(Items from a dataset)
________________________________________
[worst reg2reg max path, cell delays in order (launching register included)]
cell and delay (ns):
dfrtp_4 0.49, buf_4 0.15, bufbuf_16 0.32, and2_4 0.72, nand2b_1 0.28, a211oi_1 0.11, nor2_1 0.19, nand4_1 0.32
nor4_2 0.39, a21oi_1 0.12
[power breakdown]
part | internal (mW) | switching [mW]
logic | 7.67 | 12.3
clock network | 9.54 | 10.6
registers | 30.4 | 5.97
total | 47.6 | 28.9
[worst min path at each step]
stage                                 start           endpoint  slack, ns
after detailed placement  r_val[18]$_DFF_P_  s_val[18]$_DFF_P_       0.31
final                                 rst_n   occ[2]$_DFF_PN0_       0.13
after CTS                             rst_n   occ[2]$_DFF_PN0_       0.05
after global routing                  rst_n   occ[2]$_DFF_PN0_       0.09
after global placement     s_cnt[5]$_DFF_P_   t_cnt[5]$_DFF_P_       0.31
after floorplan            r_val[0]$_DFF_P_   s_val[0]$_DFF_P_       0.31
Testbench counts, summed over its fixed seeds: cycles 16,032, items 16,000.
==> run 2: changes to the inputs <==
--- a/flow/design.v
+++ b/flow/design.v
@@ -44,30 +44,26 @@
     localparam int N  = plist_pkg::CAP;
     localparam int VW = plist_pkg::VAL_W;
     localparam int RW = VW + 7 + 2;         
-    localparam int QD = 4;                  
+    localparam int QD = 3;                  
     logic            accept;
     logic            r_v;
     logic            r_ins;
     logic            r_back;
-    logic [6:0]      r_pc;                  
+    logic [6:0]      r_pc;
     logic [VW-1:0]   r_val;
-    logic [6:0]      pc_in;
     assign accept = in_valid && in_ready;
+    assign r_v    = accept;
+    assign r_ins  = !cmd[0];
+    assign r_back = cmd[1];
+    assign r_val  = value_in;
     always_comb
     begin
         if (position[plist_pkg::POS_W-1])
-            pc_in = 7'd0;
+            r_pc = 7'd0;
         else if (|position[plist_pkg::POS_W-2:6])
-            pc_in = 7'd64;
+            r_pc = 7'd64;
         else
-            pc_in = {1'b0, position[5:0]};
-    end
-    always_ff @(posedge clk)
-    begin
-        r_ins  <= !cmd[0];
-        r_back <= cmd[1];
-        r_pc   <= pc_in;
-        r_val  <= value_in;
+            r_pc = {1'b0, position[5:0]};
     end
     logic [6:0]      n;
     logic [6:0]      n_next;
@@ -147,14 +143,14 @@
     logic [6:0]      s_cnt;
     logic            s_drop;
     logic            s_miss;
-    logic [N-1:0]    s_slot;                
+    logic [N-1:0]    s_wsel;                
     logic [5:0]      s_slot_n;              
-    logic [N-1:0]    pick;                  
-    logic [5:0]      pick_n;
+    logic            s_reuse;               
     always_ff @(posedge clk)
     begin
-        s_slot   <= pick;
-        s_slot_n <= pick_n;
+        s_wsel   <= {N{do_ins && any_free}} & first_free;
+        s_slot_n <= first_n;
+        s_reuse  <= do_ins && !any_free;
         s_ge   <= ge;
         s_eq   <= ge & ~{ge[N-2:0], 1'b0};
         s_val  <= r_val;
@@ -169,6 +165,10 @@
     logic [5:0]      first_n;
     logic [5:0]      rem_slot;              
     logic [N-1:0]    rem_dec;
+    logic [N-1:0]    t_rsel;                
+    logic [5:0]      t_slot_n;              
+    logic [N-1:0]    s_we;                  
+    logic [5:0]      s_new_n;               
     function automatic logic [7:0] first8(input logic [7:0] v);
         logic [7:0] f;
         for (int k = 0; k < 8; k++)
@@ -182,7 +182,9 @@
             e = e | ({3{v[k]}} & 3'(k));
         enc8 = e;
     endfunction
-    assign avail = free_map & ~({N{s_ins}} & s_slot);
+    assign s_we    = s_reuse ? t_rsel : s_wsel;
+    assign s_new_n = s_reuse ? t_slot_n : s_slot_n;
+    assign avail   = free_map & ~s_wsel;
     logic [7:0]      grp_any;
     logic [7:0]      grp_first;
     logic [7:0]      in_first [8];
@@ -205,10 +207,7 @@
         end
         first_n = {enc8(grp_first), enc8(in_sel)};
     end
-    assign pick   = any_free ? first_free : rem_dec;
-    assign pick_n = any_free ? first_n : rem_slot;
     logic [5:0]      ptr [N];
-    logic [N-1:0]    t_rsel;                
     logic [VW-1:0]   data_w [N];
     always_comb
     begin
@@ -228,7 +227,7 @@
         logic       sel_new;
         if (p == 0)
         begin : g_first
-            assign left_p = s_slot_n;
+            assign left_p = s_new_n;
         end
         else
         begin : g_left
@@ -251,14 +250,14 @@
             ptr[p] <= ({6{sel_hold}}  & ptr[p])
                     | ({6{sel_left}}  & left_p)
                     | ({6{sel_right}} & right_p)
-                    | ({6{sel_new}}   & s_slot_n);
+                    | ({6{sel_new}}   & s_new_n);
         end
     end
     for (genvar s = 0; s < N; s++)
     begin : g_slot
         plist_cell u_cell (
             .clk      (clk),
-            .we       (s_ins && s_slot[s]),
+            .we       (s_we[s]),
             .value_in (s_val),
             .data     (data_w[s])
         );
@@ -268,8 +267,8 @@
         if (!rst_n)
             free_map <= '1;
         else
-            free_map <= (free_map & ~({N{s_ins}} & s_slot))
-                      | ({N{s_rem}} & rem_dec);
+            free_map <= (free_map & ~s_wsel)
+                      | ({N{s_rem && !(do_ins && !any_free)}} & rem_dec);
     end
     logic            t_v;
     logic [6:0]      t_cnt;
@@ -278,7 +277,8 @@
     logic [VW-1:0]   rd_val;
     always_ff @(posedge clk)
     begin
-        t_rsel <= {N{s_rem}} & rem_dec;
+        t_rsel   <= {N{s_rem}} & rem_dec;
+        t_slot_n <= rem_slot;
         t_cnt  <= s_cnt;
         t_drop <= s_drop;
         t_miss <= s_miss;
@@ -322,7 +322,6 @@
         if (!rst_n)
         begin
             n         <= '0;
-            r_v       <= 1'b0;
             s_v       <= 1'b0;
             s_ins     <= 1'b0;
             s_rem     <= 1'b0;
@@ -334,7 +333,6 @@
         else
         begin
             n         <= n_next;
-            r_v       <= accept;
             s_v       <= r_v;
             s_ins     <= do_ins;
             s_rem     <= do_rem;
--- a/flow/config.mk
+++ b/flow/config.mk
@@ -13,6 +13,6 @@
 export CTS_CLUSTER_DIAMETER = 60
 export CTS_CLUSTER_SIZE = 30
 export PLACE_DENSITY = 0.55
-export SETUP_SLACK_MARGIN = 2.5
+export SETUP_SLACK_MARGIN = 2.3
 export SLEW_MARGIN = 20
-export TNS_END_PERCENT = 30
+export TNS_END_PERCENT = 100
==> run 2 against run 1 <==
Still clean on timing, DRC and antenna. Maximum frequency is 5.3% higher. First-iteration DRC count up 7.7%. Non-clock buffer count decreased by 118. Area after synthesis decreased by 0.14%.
Context: an optimization exercise on an open-source flow, tuned for small area, a short achievable clock period and few clock cycles. The choices shown serve that exercise and are no tape-out recipe.
In this exercise RTL edits were held to simulation tests only and were not proved equivalent to the original.
Power figures rest on the tool's default switching activity, not on a simulated workload.

==> design/flow/design.v <==
package cqt_pkg;
    localparam int CTB_LOG2    = 6;
    localparam int MIN_CU_LOG2 = 3;
    localparam int MAX_DEPTH   = CTB_LOG2 - MIN_CU_LOG2;   
    localparam int GRID        = 1 << MAX_DEPTH;           
    localparam logic [9:0] SPLIT_CTX_BASE = 10'd4;
    typedef logic [9:0] ctx_addr_t;
    typedef logic [11:0] pix_x_t;
    typedef logic [10:0] pix_y_t;
    typedef logic [5:0] ctb_col_t;
    typedef logic [4:0] ctb_row_t;
    typedef logic [1:0] depth_t;
    typedef logic [2:0] grid_t;   
    typedef enum logic [2:0] {
        IDLE,
        EVAL,
        BIN_WAIT,
        LEAF,
        NEXT,
        FINISH
    } walk_state_t;
endpackage
Source: an optimization exercise on an open RTL-to-GDS flow (aim: small area). Production flows keep margins and buffers that such runs may drop.
In this exercise RTL edits were held to simulation tests only and were not proved equivalent to the original.
No activity file was given, so power comes from the tool's default toggle rates.

==> design/flow/design.v <==
`timescale 1ns / 1ps
`default_nettype none
package grb_pkg;
  localparam int unsigned PAD_W  = 54;
  localparam int unsigned DATA_W = 32;
  localparam int unsigned IDX_W  = 4;
endpackage
`default_nettype wire
`timescale 1ns / 1ps
`default_nettype none
module grb_dec (
  input  wire logic        rst_n,
  input  wire logic        valid,
  input  wire logic        stall,
  input  wire logic        mode,
  input  wire logic [3:0]  idx,
  output logic      [5:0]  ld_fsel,    
  output logic             ld_pctl,    
  output logic      [1:0]  ld_pclk,    
  output logic      [1:0]  we_pclk,    
  output logic      [1:0]  we_set,     
  output logic      [1:0]  we_any,     
  output logic      [5:0]  hd_fsel,    
  output logic             hd_pctl,    
  output logic      [1:0]  hd_pclk,    
  output logic      [1:0]  nwe_any,    
  output logic      [1:0]  nwe_pclk,   
  output logic             lat_d,      
  output logic      [10:0] rsel,       
  output logic             hold,       
  output logic             err_d       
);
  logic fire, we, rd, rst;
  assign fire = valid && !stall;
  logic [15:0] sel;
  assign rst = !rst_n;
  assign we  = fire && mode;
  assign rd  = fire && !mode;
  for (genvar k = 0; k < 16; k++) begin : g_sel
    assign sel[k] = (idx == 4'(k));
  end
  logic [5:0] we_fsel;
  logic       we_pctl;
  for (genvar w = 0; w < 6; w++) begin : g_fs
    assign we_fsel[w] = we && sel[w];
  end
  assign we_pctl    = we && sel[12];
  assign we_pclk[0] = we && sel[13];
  assign we_pclk[1] = we && sel[14];
  assign ld_fsel    = we_fsel & {6{rst_n}};
  assign ld_pctl    = we_pctl && rst_n;
  assign ld_pclk    = we_pclk & {2{rst_n}};
  assign we_set[0]  = we && sel[6];
  assign we_set[1]  = we && sel[7];
  assign we_any[0]  = we && (sel[6] || sel[8]);
  assign we_any[1]  = we && (sel[7] || sel[9]);
  assign nwe_any    = ~we_any;
  assign nwe_pclk   = ~we_pclk;
  assign hd_fsel    = ~we_fsel & {6{rst_n}};
  assign hd_pctl    = !we_pctl && rst_n;
  assign hd_pclk    = ~we_pclk & {2{rst_n}};
  assign lat_d      = rst_n && !idx[3];
  for (genvar w = 0; w < 6; w++) begin : g_rs
    assign rsel[w] = rd && sel[w];
  end
  assign rsel[6]  = rd && sel[10];
  assign rsel[7]  = rd && sel[11];
  assign rsel[8]  = rd && sel[12];
  assign rsel[9]  = rd && sel[13];
  assign rsel[10] = rd && sel[14];
  assign hold  = stall;
  assign err_d = sel[15];
endmodule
________________________________________
▶ _ACTIVITY_: Retype every line up to and including the one that contains "total | 47.6 | 28.9", beginning at the first line of the records, with no edits.

▶ _SOLUTION_:
[worst reg2reg max path, cell delays in order (launching register included)]
cell and delay (ns):
dfrtp_4 0.49, buf_4 0.15, bufbuf_16 0.32, and2_4 0.72, nand2b_1 0.28, a211oi_1 0.11, nor2_1 0.19, nand4_1 0.32
nor4_2 0.39, a21oi_1 0.12
[power breakdown]
part | internal (mW) | switching [mW]
logic | 7.67 | 12.3
clock network | 9.54 | 10.6
registers | 30.4 | 5.97
total | 47.6 | 28.9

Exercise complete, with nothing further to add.